# [TASK ITEM]
Transcribe exactly the lines that fall between the one holding "Source: an optimization" and the one holding "wire sltiu=(op==6'b001011);", inclusive, from the entries below.

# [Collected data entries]

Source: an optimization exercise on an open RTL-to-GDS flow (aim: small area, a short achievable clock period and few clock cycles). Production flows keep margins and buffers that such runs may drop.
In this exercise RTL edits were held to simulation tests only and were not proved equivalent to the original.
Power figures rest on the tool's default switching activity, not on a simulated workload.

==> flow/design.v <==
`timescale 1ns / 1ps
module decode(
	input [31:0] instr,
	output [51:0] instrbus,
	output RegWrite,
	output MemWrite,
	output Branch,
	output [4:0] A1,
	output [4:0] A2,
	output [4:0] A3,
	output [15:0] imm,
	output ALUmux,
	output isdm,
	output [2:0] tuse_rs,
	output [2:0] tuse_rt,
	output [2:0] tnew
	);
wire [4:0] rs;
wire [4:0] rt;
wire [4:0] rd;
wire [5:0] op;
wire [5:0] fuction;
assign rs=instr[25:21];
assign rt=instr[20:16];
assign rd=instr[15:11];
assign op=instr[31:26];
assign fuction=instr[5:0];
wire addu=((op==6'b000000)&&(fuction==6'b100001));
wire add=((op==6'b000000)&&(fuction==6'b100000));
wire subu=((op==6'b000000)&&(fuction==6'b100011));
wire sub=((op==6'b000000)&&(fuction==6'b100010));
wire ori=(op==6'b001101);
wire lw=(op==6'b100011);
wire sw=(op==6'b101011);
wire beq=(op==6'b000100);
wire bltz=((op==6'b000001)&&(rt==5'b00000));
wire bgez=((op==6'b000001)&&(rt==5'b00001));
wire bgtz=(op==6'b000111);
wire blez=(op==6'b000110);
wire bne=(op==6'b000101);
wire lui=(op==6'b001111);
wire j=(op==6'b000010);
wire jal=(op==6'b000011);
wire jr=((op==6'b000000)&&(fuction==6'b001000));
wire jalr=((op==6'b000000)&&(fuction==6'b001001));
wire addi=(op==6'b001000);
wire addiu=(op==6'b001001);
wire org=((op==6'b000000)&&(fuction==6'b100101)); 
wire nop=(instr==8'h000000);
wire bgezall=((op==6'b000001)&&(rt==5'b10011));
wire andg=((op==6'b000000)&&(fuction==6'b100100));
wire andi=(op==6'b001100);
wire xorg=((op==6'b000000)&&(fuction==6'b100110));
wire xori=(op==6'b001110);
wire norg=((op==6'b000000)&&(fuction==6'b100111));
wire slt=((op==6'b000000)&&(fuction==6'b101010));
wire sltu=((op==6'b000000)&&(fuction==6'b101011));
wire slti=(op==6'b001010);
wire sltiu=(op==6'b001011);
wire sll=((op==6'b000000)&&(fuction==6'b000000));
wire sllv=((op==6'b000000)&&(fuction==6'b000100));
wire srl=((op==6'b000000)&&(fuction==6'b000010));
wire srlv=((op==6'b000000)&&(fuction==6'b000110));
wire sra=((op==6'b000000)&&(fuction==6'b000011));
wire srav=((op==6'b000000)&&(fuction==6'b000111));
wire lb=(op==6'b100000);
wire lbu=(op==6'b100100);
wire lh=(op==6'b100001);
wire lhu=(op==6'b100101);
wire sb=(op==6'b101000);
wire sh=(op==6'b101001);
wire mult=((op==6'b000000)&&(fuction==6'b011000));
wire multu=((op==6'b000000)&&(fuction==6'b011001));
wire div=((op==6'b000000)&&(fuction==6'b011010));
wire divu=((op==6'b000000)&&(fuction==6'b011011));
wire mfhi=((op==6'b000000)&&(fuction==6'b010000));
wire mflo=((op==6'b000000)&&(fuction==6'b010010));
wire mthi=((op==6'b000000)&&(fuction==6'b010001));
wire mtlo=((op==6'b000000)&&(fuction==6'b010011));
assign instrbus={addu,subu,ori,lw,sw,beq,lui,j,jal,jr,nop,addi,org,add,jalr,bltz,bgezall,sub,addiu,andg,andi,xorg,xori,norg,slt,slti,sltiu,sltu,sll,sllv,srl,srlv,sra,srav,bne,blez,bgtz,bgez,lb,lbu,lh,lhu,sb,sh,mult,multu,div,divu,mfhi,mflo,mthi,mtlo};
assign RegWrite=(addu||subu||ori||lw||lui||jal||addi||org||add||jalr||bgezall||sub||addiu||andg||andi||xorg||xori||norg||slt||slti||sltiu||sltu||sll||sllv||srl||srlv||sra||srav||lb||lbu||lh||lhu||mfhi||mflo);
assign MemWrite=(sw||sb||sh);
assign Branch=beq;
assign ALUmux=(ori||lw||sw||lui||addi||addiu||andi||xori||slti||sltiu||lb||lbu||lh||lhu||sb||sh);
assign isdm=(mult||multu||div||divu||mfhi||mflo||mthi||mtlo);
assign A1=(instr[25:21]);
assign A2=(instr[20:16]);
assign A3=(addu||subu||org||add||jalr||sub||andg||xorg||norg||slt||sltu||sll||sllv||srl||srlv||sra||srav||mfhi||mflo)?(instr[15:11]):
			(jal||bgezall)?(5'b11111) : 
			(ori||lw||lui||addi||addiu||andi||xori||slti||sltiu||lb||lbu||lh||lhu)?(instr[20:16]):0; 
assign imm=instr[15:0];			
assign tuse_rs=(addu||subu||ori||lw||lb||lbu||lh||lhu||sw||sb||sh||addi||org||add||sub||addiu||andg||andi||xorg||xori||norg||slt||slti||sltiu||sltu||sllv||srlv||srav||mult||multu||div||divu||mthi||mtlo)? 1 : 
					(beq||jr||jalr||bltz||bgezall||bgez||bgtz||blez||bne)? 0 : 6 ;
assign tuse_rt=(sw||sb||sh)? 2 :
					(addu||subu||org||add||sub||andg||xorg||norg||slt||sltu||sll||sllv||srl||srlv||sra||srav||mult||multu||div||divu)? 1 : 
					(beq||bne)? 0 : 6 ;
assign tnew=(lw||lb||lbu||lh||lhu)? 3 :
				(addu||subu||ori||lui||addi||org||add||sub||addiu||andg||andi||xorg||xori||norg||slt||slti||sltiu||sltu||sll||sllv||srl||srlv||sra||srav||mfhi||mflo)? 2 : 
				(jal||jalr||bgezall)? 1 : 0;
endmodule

---

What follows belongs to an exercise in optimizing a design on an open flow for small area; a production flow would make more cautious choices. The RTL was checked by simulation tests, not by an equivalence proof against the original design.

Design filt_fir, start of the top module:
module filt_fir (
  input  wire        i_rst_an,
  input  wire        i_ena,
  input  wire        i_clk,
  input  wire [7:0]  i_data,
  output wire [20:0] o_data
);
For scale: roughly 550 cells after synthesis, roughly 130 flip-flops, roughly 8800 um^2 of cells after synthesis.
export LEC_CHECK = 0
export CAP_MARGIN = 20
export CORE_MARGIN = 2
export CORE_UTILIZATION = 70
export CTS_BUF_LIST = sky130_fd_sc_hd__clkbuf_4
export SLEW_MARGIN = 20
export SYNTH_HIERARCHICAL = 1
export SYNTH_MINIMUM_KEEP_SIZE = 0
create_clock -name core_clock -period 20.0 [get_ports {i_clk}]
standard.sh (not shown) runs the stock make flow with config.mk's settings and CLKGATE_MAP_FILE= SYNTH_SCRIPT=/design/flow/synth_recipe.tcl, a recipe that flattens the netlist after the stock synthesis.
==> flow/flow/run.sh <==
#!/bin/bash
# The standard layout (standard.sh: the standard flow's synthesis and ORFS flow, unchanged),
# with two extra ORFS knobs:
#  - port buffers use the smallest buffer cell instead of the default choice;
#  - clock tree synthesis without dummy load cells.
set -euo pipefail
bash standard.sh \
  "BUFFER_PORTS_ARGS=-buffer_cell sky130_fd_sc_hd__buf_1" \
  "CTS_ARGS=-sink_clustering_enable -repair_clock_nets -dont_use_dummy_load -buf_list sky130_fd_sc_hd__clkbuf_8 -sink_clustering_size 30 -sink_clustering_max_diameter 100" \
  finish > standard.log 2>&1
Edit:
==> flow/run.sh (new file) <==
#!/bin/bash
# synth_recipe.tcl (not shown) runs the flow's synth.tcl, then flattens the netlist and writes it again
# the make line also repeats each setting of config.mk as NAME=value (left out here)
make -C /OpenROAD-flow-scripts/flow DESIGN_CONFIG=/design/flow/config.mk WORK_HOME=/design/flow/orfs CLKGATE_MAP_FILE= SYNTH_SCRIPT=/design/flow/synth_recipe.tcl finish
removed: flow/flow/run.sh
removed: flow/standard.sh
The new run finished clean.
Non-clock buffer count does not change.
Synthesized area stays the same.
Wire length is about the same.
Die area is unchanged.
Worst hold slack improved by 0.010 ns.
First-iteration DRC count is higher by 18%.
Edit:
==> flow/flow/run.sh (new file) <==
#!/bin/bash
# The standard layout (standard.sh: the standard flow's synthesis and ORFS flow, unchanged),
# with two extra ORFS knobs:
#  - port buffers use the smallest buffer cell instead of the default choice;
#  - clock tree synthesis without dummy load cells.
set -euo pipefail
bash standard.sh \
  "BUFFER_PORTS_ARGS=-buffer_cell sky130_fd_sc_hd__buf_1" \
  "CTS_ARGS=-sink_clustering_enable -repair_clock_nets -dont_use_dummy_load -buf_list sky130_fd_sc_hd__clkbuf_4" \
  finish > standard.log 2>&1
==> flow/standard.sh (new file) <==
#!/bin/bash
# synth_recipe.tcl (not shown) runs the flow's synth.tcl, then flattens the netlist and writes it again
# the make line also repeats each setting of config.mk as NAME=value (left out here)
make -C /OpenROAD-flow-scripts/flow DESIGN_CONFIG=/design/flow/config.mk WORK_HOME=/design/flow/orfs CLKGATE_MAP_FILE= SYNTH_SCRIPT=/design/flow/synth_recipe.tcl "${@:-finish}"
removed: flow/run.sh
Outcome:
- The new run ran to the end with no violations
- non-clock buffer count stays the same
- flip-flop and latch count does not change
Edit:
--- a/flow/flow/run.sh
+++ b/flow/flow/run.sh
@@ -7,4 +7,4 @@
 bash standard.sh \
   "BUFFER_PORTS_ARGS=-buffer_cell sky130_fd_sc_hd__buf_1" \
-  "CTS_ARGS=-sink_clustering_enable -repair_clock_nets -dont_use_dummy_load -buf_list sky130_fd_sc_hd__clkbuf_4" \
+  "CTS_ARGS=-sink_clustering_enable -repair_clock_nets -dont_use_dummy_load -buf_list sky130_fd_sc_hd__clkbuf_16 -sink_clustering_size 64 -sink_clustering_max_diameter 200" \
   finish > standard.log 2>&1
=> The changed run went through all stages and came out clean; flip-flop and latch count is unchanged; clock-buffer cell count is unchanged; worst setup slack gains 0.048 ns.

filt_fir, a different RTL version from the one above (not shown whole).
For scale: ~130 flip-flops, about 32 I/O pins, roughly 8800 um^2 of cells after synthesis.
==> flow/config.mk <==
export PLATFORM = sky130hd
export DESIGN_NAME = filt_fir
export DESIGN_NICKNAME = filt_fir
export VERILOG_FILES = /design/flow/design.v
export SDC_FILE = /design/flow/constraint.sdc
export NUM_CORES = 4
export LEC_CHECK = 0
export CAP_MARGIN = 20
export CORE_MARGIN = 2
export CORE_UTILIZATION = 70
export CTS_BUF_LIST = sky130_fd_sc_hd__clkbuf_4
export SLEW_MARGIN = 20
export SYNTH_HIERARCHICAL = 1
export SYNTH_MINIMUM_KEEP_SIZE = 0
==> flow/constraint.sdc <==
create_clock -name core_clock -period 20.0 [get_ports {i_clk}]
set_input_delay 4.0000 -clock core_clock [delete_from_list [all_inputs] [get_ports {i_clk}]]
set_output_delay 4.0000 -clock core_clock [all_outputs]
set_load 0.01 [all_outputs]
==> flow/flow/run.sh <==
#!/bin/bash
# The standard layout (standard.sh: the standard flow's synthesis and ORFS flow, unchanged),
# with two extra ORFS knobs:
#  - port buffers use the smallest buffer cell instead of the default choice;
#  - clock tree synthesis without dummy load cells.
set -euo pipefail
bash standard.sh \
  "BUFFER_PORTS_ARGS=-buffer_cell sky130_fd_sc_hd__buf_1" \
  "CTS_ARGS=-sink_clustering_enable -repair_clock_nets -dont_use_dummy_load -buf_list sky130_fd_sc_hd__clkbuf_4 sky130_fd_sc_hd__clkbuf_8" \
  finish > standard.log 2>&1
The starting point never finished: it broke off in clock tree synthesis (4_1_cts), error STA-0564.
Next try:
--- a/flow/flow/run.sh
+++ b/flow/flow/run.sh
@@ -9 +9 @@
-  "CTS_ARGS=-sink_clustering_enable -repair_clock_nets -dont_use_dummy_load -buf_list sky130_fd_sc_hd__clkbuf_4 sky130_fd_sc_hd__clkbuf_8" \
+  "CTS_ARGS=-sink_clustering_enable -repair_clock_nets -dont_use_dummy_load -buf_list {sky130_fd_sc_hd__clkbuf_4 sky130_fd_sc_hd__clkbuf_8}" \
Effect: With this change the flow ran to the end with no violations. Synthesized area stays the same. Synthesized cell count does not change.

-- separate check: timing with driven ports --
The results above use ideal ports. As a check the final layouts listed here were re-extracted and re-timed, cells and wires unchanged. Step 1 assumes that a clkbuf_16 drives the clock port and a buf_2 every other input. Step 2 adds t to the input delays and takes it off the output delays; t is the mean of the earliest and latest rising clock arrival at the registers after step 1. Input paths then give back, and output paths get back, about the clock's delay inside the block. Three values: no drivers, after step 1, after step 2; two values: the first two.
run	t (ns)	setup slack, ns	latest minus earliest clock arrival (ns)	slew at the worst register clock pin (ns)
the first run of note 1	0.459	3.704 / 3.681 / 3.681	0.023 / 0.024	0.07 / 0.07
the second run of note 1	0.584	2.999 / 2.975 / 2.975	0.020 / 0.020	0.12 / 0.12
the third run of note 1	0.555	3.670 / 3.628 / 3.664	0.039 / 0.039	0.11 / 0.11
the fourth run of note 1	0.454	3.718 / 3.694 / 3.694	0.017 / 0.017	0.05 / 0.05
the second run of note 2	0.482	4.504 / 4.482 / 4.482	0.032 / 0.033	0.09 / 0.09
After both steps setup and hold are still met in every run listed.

# [ANSWER SECTION]
Source: an optimization exercise on an open RTL-to-GDS flow (aim: small area, a short achievable clock period and few clock cycles). Production flows keep margins and buffers that such runs may drop.
In this exercise RTL edits were held to simulation tests only and were not proved equivalent to the original.
Power figures rest on the tool's default switching activity, not on a simulated workload.

==> flow/design.v <==
`timescale 1ns / 1ps
module decode(
	input [31:0] instr,
	output [51:0] instrbus,
	output RegWrite,
	output MemWrite,
	output Branch,
	output [4:0] A1,
	output [4:0] A2,
	output [4:0] A3,
	output [15:0] imm,
	output ALUmux,
	output isdm,
	output [2:0] tuse_rs,
	output [2:0] tuse_rt,
	output [2:0] tnew
	);
wire [4:0] rs;
wire [4:0] rt;
wire [4:0] rd;
wire [5:0] op;
wire [5:0] fuction;
assign rs=instr[25:21];
assign rt=instr[20:16];
assign rd=instr[15:11];
assign op=instr[31:26];
assign fuction=instr[5:0];
wire addu=((op==6'b000000)&&(fuction==6'b100001));
wire add=((op==6'b000000)&&(fuction==6'b100000));
wire subu=((op==6'b000000)&&(fuction==6'b100011));
wire sub=((op==6'b000000)&&(fuction==6'b100010));
wire ori=(op==6'b001101);
wire lw=(op==6'b100011);
wire sw=(op==6'b101011);
wire beq=(op==6'b000100);
wire bltz=((op==6'b000001)&&(rt==5'b00000));
wire bgez=((op==6'b000001)&&(rt==5'b00001));
wire bgtz=(op==6'b000111);
wire blez=(op==6'b000110);
wire bne=(op==6'b000101);
wire lui=(op==6'b001111);
wire j=(op==6'b000010);
wire jal=(op==6'b000011);
wire jr=((op==6'b000000)&&(fuction==6'b001000));
wire jalr=((op==6'b000000)&&(fuction==6'b001001));
wire addi=(op==6'b001000);
wire addiu=(op==6'b001001);
wire org=((op==6'b000000)&&(fuction==6'b100101)); 
wire nop=(instr==8'h000000);
wire bgezall=((op==6'b000001)&&(rt==5'b10011));
wire andg=((op==6'b000000)&&(fuction==6'b100100));
wire andi=(op==6'b001100);
wire xorg=((op==6'b000000)&&(fuction==6'b100110));
wire xori=(op==6'b001110);
wire norg=((op==6'b000000)&&(fuction==6'b100111));
wire slt=((op==6'b000000)&&(fuction==6'b101010));
wire sltu=((op==6'b000000)&&(fuction==6'b101011));
wire slti=(op==6'b001010);
wire sltiu=(op==6'b001011);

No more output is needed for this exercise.